INPUT RECORDS ::
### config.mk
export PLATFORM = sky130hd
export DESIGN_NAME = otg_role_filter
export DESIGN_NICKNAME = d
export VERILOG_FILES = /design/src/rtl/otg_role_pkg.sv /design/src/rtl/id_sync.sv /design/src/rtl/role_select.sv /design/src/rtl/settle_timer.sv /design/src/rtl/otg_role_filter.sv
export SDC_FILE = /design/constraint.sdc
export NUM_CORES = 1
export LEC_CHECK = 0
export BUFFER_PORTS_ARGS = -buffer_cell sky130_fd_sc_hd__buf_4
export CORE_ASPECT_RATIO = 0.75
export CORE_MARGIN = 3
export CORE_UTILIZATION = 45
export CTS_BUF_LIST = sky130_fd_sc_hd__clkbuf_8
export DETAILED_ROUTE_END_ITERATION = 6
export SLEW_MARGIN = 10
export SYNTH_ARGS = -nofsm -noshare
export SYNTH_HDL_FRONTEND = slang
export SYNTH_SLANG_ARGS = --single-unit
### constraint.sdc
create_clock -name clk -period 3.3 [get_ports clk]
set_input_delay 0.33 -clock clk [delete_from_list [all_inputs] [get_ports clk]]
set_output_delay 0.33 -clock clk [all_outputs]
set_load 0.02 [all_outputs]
* * *
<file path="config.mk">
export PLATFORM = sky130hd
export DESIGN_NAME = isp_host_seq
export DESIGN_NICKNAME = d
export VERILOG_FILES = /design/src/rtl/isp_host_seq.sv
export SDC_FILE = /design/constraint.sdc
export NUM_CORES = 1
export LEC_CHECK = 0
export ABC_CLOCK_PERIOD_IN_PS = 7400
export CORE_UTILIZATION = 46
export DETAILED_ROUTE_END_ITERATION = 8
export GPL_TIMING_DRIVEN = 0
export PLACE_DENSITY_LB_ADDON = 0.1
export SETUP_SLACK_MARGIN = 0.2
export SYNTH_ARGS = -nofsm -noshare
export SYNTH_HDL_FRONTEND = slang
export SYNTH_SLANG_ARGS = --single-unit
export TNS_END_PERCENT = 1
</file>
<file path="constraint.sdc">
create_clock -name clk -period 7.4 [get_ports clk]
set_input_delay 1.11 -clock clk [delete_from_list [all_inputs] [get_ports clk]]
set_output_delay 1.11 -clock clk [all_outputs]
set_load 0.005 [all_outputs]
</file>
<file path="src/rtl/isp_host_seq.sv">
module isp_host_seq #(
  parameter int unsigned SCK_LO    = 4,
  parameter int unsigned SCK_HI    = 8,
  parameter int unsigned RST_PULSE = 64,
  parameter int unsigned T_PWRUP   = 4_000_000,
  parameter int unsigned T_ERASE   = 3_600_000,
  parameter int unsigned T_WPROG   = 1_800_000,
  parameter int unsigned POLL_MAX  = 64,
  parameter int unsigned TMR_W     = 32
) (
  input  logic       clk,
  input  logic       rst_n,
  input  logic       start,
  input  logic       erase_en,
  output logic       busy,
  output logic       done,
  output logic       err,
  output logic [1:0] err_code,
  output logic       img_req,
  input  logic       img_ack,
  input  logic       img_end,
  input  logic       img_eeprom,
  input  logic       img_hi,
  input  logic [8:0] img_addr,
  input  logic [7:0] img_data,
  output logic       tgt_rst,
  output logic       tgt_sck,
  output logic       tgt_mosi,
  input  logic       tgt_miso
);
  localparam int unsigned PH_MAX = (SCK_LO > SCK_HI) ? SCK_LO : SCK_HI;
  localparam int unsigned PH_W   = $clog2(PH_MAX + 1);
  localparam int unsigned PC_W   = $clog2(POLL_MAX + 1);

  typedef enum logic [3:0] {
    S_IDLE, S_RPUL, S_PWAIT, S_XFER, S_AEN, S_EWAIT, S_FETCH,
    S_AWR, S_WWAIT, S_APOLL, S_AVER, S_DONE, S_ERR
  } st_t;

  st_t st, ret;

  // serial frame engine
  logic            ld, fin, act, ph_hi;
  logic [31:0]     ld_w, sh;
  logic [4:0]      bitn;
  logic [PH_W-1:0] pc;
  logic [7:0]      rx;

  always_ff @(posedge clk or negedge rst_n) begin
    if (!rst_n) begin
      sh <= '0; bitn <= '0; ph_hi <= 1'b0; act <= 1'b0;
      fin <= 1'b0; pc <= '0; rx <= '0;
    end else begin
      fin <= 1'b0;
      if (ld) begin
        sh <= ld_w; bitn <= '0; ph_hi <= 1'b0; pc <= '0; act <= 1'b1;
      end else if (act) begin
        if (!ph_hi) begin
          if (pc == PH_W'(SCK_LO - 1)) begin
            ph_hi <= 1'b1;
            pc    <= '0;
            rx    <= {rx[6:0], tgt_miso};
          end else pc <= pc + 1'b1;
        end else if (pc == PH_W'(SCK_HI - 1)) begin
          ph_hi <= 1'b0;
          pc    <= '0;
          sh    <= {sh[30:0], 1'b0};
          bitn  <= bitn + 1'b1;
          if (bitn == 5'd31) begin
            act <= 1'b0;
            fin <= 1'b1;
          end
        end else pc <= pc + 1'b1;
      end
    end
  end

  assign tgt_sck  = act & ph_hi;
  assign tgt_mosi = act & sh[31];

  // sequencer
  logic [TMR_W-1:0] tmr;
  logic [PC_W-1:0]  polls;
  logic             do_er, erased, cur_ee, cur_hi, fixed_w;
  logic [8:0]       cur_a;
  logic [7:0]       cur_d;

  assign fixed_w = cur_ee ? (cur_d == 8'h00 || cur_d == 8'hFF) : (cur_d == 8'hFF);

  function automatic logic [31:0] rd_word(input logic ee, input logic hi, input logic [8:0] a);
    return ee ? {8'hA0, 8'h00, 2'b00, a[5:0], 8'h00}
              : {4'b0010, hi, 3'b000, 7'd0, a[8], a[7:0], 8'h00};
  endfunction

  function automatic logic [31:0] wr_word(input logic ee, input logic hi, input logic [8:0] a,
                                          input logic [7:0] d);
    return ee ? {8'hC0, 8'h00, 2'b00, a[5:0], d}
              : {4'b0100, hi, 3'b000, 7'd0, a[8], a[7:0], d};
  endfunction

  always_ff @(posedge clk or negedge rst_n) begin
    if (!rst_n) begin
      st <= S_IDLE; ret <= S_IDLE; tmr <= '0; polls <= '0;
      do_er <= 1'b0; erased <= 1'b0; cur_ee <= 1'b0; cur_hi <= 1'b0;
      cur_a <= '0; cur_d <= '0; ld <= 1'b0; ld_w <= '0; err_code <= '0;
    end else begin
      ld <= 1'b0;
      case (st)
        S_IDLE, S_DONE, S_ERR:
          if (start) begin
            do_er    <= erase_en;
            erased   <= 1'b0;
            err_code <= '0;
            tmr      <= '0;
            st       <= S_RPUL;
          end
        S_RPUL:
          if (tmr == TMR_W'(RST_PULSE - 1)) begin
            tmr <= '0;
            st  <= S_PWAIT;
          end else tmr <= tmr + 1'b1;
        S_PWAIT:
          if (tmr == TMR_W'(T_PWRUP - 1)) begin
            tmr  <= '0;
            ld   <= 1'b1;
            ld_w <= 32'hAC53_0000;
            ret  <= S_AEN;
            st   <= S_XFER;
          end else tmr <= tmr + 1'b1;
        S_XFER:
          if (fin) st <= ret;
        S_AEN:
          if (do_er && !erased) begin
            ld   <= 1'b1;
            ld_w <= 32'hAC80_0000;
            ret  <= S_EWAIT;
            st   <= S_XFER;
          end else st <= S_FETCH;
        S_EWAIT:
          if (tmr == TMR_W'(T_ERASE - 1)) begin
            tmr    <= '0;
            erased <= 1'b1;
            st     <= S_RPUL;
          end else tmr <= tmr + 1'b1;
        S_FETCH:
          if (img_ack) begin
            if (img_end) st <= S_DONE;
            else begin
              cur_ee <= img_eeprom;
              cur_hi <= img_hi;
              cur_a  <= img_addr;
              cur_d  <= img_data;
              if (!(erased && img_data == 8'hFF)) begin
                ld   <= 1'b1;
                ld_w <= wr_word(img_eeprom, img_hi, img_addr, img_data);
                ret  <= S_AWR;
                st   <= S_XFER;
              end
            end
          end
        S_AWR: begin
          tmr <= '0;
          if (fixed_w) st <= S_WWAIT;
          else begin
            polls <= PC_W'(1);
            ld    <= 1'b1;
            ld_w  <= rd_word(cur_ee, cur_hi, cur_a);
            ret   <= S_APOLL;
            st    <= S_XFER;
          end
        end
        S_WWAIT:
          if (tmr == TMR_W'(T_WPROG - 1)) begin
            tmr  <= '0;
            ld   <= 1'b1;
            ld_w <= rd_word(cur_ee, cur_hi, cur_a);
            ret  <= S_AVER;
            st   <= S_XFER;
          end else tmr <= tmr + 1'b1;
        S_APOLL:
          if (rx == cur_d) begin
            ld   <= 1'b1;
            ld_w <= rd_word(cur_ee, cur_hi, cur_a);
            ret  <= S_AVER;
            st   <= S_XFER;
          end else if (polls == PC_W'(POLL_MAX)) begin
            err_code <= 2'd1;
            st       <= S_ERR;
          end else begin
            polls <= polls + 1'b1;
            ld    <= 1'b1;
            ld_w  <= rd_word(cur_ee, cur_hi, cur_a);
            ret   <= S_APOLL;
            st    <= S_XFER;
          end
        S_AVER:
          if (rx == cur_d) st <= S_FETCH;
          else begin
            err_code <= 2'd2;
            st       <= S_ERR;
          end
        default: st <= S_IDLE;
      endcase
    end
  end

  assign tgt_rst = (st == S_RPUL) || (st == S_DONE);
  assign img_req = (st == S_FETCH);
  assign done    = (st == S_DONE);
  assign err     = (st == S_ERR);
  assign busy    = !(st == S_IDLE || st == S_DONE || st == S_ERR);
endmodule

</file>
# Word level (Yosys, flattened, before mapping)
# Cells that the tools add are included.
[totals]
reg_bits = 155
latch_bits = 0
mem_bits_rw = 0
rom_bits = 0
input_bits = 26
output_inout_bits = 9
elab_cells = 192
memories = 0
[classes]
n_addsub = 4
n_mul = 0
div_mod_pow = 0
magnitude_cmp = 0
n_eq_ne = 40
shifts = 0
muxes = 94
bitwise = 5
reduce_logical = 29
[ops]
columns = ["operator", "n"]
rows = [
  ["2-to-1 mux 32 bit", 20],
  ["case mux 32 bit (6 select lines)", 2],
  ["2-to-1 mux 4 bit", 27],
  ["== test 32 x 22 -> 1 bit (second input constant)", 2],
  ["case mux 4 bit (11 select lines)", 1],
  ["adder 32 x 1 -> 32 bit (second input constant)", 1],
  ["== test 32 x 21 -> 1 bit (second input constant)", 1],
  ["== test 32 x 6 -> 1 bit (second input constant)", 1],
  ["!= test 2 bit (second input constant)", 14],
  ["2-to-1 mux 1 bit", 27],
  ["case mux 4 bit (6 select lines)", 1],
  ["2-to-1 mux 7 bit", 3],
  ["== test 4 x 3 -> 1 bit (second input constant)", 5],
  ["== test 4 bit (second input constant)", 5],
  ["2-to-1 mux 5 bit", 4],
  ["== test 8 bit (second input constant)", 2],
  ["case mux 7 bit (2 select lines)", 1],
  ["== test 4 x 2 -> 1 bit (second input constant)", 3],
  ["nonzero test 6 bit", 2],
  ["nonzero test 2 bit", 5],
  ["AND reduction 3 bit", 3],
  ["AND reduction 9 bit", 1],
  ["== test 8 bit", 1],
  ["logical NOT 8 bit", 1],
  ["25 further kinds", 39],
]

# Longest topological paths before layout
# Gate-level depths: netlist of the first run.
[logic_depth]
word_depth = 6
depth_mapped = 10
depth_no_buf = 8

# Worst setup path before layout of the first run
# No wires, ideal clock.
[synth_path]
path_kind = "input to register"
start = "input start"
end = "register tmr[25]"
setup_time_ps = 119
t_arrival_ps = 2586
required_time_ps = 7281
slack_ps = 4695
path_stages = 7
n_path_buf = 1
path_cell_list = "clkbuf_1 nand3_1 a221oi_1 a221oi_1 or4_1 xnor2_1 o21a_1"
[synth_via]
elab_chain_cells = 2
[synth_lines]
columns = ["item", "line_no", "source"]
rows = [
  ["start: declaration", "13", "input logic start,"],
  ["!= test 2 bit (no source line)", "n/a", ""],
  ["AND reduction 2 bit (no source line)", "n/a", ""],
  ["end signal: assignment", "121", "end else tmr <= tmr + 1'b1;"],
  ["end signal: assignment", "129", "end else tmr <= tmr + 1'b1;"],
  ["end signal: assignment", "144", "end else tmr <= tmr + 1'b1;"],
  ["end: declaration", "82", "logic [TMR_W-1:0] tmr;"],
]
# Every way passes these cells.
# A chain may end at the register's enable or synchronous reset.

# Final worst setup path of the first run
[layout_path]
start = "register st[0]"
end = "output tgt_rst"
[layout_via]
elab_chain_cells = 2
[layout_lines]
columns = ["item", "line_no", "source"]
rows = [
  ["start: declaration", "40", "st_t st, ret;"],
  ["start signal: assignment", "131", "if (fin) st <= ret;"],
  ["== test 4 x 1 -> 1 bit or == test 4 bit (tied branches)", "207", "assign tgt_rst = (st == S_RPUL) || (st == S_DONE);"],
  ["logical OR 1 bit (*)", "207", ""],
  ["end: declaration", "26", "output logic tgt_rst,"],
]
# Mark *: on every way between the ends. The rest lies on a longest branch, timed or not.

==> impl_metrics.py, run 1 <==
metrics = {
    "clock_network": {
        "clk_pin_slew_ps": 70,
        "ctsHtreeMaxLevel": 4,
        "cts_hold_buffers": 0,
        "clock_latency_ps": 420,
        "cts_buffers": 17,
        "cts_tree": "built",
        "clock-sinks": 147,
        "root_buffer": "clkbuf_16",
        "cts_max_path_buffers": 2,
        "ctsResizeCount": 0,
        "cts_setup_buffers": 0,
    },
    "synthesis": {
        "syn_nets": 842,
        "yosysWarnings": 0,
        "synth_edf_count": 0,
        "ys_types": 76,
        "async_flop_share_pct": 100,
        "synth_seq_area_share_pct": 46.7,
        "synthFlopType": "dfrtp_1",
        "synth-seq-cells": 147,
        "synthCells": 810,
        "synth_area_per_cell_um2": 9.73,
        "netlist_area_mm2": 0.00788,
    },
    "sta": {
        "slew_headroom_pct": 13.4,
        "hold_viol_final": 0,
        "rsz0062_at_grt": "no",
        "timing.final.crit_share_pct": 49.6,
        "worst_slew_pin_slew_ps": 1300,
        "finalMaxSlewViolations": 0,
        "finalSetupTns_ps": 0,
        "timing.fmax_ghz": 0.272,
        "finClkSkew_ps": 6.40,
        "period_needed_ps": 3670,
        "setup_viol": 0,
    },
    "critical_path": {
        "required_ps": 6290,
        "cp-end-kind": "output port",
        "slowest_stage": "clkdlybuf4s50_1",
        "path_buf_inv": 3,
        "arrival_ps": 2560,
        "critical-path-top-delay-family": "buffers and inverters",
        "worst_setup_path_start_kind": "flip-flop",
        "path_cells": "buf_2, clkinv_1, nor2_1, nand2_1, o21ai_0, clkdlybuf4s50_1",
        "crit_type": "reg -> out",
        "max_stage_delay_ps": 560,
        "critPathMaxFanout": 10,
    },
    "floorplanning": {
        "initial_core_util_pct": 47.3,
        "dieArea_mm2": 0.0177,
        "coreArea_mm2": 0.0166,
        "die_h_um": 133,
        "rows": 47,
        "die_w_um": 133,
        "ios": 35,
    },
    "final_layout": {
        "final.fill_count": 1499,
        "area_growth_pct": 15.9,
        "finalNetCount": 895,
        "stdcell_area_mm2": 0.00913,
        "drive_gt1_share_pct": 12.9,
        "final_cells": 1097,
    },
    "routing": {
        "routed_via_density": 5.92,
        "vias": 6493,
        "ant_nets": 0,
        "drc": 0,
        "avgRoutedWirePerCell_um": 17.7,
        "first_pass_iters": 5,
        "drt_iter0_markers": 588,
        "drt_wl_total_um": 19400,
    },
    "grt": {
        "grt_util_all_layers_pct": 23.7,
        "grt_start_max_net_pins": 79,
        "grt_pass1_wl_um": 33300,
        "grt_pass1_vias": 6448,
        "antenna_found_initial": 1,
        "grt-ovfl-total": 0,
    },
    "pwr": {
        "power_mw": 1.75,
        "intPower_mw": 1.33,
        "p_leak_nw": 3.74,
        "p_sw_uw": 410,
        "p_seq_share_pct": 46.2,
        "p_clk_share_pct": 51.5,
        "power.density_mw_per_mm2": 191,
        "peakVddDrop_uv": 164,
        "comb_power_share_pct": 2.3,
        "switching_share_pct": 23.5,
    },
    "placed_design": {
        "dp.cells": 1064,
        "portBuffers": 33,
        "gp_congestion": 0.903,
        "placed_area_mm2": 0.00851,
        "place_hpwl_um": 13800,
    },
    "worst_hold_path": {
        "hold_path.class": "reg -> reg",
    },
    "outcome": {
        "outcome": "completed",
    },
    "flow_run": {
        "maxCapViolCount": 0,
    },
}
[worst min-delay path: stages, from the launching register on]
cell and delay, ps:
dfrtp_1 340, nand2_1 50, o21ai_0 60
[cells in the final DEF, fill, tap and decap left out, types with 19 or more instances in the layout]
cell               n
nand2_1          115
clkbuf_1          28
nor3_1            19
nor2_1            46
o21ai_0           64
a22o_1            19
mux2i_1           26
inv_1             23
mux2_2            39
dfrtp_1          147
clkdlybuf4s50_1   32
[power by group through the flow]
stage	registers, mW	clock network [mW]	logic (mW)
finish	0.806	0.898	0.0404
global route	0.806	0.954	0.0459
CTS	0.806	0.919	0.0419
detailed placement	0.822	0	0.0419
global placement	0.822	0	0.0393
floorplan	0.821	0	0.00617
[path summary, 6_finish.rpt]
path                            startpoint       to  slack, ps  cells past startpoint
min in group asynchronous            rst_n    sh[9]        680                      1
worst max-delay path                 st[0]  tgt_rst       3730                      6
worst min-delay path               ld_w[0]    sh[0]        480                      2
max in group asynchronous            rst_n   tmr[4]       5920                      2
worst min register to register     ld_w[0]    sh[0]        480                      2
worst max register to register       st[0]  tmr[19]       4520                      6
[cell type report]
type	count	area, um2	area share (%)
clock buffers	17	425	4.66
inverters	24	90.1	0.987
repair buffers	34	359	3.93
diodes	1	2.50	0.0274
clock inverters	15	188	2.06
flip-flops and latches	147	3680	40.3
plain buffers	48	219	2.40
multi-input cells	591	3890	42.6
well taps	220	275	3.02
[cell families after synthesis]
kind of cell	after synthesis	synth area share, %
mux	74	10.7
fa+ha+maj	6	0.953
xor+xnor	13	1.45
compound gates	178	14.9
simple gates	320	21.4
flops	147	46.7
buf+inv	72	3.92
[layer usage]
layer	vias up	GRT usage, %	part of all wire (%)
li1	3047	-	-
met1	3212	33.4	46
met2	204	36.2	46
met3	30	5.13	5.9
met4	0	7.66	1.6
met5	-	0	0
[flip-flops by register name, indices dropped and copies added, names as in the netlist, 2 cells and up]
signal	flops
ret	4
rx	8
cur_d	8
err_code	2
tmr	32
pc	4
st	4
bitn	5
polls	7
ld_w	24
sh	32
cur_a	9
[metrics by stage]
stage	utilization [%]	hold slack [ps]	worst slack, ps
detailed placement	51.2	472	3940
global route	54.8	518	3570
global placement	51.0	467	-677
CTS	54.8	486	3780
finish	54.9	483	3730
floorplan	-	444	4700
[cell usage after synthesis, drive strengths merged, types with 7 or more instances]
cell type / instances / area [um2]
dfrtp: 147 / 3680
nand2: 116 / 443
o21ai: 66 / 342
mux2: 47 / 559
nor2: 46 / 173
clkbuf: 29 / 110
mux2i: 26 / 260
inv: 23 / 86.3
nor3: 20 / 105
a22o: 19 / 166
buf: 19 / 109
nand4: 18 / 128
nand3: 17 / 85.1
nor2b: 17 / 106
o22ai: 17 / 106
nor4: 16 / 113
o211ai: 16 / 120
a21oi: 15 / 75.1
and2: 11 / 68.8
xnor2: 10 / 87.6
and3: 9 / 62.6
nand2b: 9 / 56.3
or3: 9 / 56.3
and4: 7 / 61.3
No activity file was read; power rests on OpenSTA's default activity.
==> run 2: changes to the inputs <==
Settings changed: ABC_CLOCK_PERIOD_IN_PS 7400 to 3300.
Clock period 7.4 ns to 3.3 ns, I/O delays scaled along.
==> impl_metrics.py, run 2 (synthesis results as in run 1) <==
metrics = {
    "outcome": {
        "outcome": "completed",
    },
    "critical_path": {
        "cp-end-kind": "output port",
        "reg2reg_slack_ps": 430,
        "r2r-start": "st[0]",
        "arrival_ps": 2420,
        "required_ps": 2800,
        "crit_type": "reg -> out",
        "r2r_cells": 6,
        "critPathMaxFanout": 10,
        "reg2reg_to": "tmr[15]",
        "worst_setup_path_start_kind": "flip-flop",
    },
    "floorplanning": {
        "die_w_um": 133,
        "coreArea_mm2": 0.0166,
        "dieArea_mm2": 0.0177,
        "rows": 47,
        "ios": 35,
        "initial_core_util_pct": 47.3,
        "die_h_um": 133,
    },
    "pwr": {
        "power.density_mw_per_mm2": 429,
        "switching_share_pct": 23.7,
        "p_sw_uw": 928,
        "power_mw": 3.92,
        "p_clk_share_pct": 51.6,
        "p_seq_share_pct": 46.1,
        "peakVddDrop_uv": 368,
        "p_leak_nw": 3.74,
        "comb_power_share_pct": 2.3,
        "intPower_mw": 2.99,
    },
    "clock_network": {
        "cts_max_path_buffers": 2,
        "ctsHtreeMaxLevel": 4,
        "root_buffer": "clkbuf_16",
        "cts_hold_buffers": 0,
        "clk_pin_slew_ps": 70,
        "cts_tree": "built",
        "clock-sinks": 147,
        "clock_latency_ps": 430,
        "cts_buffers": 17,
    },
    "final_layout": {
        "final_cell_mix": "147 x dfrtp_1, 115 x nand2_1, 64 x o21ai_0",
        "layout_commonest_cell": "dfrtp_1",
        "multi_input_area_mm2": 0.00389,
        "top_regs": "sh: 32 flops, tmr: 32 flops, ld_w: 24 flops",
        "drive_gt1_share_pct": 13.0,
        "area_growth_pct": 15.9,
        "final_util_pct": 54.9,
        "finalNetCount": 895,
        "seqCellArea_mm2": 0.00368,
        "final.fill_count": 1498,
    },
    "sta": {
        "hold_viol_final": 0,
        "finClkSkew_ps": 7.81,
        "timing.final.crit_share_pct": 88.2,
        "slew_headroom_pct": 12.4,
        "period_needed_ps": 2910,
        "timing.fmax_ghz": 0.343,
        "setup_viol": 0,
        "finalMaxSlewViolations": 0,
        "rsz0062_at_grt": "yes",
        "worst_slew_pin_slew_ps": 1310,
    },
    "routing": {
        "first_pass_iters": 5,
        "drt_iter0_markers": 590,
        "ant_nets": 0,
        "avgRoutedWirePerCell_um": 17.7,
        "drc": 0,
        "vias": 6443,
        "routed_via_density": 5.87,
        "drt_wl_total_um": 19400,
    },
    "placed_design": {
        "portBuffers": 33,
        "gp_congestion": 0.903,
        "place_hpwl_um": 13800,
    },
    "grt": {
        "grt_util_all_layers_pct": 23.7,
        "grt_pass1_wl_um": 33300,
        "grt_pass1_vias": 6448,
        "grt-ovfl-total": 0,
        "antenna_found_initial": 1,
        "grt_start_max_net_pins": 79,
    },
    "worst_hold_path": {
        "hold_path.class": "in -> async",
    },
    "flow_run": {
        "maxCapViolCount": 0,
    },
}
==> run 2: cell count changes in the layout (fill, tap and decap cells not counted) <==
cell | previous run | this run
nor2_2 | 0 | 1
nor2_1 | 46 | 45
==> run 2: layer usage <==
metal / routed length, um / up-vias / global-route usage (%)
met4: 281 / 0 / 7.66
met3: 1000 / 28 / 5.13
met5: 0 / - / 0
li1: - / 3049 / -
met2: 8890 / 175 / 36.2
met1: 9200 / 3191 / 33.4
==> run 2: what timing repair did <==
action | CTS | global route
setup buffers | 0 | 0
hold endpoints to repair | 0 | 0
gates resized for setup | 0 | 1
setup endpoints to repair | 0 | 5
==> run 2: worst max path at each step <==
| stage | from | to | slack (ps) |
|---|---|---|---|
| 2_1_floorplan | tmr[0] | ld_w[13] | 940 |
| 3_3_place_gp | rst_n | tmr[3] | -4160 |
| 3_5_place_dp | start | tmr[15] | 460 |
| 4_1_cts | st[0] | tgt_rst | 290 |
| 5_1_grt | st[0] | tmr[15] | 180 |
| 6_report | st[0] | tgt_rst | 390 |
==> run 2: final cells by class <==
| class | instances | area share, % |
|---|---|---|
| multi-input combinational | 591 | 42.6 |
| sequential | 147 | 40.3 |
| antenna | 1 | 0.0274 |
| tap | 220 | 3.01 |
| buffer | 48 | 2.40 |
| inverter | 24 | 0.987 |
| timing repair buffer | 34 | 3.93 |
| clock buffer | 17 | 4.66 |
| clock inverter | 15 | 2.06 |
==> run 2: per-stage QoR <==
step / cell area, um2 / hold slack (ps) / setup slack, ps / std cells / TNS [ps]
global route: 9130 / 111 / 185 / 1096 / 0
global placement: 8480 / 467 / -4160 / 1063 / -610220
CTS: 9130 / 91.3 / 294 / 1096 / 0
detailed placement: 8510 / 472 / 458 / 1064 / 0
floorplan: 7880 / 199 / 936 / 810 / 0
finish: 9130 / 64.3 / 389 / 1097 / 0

TASK ITEM ::
Every line above from the line with "### config.mk" to the line with "set_load 0.02 [all_outputs]" is wanted, ends included; write them out exactly and add no other line.

EXERCISE ANSWER ::
### config.mk
export PLATFORM = sky130hd
export DESIGN_NAME = otg_role_filter
export DESIGN_NICKNAME = d
export VERILOG_FILES = /design/src/rtl/otg_role_pkg.sv /design/src/rtl/id_sync.sv /design/src/rtl/role_select.sv /design/src/rtl/settle_timer.sv /design/src/rtl/otg_role_filter.sv
export SDC_FILE = /design/constraint.sdc
export NUM_CORES = 1
export LEC_CHECK = 0
export BUFFER_PORTS_ARGS = -buffer_cell sky130_fd_sc_hd__buf_4
export CORE_ASPECT_RATIO = 0.75
export CORE_MARGIN = 3
export CORE_UTILIZATION = 45
export CTS_BUF_LIST = sky130_fd_sc_hd__clkbuf_8
export DETAILED_ROUTE_END_ITERATION = 6
export SLEW_MARGIN = 10
export SYNTH_ARGS = -nofsm -noshare
export SYNTH_HDL_FRONTEND = slang
export SYNTH_SLANG_ARGS = --single-unit
### constraint.sdc
create_clock -name clk -period 3.3 [get_ports clk]
set_input_delay 0.33 -clock clk [delete_from_list [all_inputs] [get_ports clk]]
set_output_delay 0.33 -clock clk [all_outputs]
set_load 0.02 [all_outputs]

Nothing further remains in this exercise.